One of the great challenges that human kind has faced, and still faces now, is infectious disease. Although we have known about infectious diseases for thousands of years, and have taken steps to quarantine and avid them, only in 19thcentury have we recognized that many of them are caused by microorganism like bacteria. Since then lot of progress has been made to fight pathogenic bacteria, like the development of antibiotics, vaccines, and medicine, but there is still so much that we do not understand. Pathogenic bacteria (the species that cause disease) are still a huge problem even in developed countries. My research focuses on understanding how pathogenic bacteria “think,” with the ultimate goal of being able to develop novel antibiotics and molecular inhibitors that can slow down or neutralize these harmful bacteria. To quote from the movie Starship Troopers: “To fight the bug, we first must understand the bug.”
Staphylococcus aureusis a predominant cause of hospital acquired infections and can cause a wide range of disease including soft tissue infections, sepsis, pneumonia, and bloodstream infections.
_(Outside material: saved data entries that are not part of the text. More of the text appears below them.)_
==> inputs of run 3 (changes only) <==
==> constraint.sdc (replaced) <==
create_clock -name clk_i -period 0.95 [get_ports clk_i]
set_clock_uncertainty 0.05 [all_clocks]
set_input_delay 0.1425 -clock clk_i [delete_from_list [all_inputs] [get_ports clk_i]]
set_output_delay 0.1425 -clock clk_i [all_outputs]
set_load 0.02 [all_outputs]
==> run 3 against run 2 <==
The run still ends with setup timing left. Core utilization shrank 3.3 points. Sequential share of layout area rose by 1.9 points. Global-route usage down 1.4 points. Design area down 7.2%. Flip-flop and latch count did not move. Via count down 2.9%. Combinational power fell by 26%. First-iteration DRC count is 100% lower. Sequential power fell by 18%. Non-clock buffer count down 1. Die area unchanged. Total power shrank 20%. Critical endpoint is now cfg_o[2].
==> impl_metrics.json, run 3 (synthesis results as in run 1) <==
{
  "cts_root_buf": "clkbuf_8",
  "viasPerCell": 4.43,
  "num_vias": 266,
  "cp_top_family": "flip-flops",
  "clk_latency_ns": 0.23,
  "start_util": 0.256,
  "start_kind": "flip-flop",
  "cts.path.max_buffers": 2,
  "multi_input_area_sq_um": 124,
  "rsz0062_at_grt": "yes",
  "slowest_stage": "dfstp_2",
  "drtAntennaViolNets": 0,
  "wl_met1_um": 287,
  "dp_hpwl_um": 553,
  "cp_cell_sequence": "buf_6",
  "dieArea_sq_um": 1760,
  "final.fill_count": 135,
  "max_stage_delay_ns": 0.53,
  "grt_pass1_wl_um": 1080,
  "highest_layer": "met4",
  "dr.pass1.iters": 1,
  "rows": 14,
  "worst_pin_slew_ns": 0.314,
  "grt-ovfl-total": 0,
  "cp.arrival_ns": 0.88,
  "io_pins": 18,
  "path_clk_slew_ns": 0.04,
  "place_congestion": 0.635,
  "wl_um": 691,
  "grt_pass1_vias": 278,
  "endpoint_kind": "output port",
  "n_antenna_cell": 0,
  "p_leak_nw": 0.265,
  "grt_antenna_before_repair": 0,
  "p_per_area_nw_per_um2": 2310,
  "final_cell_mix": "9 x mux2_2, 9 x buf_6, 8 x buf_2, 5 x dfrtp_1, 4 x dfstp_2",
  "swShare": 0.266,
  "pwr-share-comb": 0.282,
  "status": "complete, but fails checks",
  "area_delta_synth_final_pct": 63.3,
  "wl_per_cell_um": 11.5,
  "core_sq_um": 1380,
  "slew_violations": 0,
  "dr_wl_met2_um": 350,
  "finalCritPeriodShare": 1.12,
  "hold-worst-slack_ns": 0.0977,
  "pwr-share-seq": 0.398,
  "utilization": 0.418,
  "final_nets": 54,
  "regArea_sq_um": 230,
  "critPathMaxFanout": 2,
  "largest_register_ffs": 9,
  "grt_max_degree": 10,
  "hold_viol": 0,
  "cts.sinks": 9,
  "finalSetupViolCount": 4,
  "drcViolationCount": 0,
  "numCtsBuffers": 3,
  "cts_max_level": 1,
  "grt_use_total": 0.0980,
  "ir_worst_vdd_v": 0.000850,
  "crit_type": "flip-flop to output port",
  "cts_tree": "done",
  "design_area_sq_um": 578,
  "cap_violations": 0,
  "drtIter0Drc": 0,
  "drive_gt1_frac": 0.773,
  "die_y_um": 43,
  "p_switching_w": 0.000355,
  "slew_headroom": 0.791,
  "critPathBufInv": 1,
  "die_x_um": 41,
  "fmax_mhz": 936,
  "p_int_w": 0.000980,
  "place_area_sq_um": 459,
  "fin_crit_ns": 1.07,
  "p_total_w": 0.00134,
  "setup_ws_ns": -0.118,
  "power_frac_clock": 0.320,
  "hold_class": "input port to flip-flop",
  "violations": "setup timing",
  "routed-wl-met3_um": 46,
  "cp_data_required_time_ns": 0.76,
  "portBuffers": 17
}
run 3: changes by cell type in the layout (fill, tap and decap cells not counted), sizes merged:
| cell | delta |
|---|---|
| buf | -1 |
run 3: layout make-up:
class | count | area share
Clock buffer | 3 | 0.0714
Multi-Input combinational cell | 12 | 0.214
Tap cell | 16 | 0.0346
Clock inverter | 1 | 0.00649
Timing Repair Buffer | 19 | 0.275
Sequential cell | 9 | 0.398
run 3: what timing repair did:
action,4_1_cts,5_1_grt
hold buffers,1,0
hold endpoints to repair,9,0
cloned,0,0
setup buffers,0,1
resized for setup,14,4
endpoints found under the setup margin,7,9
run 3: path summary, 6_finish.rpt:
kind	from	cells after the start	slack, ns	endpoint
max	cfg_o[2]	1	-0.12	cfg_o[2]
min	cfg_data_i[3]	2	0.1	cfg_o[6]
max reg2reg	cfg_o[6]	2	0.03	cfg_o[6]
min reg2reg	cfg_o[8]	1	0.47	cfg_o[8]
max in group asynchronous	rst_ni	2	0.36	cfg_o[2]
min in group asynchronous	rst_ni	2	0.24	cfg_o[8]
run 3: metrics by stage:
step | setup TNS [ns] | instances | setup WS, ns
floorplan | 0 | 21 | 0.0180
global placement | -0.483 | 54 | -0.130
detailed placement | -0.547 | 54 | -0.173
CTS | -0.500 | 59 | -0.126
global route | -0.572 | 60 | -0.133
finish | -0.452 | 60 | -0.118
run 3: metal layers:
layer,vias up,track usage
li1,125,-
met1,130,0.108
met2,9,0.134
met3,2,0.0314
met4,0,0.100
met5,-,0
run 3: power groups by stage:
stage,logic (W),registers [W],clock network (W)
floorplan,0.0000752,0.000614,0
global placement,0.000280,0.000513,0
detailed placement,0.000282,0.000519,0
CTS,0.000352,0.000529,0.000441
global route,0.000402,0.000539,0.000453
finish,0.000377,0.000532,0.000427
In some cases it can cause untreatable wounds that eventually require amputation, in others a seemingly benign infection can infiltrate the bloodstream causing sepsis (which can kill within hours). The goal of the Cheung Lab as part of the Microbiology and Immunology department here at Dartmouth is to study Staphylococcus aureusand its antibiotic resistant cousin, MRSA, in order to develop effective treatments against it. As part of three branches of the lab we study drugs that can be used to kill the bacteria, the way that the bacteria detects drugs or other threats in order to respond to them, and ways that the bacteria coordinates its intracellular machinery in order to respond with antibiotic resistance or virulence factors.
What enables S. aureusto to thrive in the human body and cause diseases is the well adapted responses of these bacteria. In some way they are like predators, who can assess the behavior of their prey and respond accordingly. S. aureus has an incredibly diverse toolkit when it comes to attacking their human hosts, and it has complex ways of deciding which tools to use. These attacks are mediated by the expression of virulence factors, small proteins that can cause harmful effect in the human body. I study the how Staphylococcus aureusdecides how, when, and why to release these virulence factors.
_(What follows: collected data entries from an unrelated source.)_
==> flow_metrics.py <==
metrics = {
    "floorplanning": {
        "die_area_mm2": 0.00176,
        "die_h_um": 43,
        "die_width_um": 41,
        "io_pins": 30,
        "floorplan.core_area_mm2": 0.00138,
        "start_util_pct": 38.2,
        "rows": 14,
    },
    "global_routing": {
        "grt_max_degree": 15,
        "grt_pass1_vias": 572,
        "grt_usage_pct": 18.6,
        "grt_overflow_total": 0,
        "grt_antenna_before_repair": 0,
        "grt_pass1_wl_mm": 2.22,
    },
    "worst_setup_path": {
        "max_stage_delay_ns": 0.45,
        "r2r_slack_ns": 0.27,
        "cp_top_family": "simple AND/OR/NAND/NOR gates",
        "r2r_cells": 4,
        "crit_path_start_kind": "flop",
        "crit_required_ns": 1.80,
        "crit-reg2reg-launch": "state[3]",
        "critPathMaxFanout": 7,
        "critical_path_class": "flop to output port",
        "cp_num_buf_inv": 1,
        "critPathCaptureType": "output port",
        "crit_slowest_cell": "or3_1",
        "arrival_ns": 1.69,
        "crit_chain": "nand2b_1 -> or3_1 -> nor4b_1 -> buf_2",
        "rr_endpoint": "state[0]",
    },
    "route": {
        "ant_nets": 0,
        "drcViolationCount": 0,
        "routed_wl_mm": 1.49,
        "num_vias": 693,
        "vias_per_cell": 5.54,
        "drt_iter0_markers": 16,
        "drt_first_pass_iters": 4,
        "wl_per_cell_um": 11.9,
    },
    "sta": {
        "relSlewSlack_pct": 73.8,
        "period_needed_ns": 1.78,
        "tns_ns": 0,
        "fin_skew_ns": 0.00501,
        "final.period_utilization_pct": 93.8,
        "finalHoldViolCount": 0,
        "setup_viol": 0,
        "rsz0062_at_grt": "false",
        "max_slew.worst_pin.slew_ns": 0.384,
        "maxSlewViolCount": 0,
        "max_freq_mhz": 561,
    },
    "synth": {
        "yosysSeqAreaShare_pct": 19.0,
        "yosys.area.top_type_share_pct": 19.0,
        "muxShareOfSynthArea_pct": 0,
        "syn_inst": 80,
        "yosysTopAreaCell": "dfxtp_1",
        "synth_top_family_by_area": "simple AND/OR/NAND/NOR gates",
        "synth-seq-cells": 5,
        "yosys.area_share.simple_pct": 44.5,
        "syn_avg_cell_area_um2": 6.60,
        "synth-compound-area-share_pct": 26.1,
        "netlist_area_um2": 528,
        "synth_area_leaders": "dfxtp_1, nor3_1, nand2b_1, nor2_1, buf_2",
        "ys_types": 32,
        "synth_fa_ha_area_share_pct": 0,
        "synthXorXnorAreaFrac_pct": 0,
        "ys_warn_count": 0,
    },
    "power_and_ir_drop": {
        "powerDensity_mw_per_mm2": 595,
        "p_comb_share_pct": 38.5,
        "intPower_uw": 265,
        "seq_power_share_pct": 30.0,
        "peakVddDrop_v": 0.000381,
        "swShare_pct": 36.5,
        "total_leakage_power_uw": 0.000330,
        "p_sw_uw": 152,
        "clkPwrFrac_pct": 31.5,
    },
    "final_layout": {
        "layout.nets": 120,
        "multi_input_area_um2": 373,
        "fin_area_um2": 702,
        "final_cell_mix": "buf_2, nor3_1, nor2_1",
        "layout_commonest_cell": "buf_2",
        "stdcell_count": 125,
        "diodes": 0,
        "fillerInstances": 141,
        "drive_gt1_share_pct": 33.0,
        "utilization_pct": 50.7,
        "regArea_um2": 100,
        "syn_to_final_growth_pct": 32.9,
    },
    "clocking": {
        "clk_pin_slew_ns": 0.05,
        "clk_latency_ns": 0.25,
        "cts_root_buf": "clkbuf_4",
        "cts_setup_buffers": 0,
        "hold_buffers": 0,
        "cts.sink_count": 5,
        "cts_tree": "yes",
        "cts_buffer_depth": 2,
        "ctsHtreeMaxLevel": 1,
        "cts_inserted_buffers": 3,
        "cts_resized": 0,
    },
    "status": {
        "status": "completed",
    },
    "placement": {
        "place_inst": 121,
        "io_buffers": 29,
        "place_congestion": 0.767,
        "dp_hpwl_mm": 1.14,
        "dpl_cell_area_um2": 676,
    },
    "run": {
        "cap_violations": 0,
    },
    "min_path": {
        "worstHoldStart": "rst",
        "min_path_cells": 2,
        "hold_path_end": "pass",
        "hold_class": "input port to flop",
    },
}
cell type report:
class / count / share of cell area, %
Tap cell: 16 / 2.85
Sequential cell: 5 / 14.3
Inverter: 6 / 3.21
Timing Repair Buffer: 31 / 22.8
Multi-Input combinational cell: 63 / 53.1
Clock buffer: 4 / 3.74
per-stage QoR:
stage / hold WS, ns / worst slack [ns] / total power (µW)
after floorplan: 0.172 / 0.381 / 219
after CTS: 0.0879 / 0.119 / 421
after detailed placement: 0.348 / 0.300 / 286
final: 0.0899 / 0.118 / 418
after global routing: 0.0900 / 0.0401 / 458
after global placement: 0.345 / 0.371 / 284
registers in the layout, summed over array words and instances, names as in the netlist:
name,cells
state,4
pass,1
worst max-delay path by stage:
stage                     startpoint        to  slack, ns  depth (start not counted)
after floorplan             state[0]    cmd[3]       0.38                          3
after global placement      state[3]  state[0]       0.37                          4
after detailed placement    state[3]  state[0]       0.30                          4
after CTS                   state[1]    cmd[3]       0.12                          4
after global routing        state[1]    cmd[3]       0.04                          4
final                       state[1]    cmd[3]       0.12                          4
My research focuses on the ways that S. aureus can control the expression of these virulence factors, with emphasis on a newly recognized forms of regulatory factors known as small regulatory RNAs (sRNAs). It has been known for decades that protein-based regulators, like transcription factors, are key in bacterial decision-making. Much research has focused on gaining a complete understanding of this regulation in the hope of being able to inhibit the ability of bacteria to adapt to hosts. However, this research has had gaps when trying to understand regulation purely from a protein-focused perspective. These gaps are now being filled in by the recently discovered RNA-based regulators, like sRNAs. sRNAs play important roles in regulatory pathways and understanding them is key to being able to target virulence pathways in the bacteria. On top of that, these RNA based molecular machineries, like CRISP, have been revolutionary for biotechnology and are a hot topic in current research.
However, RNA is notoriously difficult to study and to work with. Unlike proteins, RNAs molecules are unstable and delicate, degrade quickly, and there is less of a knowledge base for them. Recent breakthroughs in the field of RNA study came with the advent of new technology allowing researchers to examine fragile macromolecules like RNA and to generate and interpret huge computationally examined datasets.
With support from the Dartmouth Alumni Fund I was able to improve my research in both quality and efficiency. This allowed me to conduct experiments and train with internationally renowned researchers like Dr. Angelica Gründling from Imperial College, London, Dr. Andrew Camilli from Tufts University, Boston, and Dr. Lionello Bossi and Dr. Nara Figueroa-Bossi, from I2BC – CNRS Gif-sur-Yvette, France at Cold Spring Harbor Laboratories, NY. It was a great opportunity to work together with these researchers who are experts in working on bacteria that cause infectious disease. In short, Dr. Gründling is a Staphyloccocus aureus researcher with a lot of experience in antibiotic resistance and knowledge of useful tools for S. aureus, Dr. Camilli is a Vibrio cholera researcher with a deep background in bioinformatics and computational tools, and Dr. Bossi is a Salmonella typhymurium researcher who has done a lot of work with sRNA regulation and function in gene regulation.
Research with infections disease is difficult work, with inherent risk when handling the organisms, and great mental effort required to understand the results of the experiments we run on the bacteria. Fortunately, this work is made a lot easier by the mentorship and experience of people who have worked in this field for a long time and know the best ways to study these organisms. I am extremely thankful to my Principal Investigator (or P.I., who runs our lab and supervises us), Ambrose Cheung for all the guidance I have received from him. I am also extremely thankful to the Alumni Research funding for giving me the opportunity to go out and train with a group of international researchers focused on combating infectious disease. This training has had an enormous positive effect of the quantity and quality of my work, and I cannot overstate what a opportunity this was to my professional development and the research I do here at Dartmouth.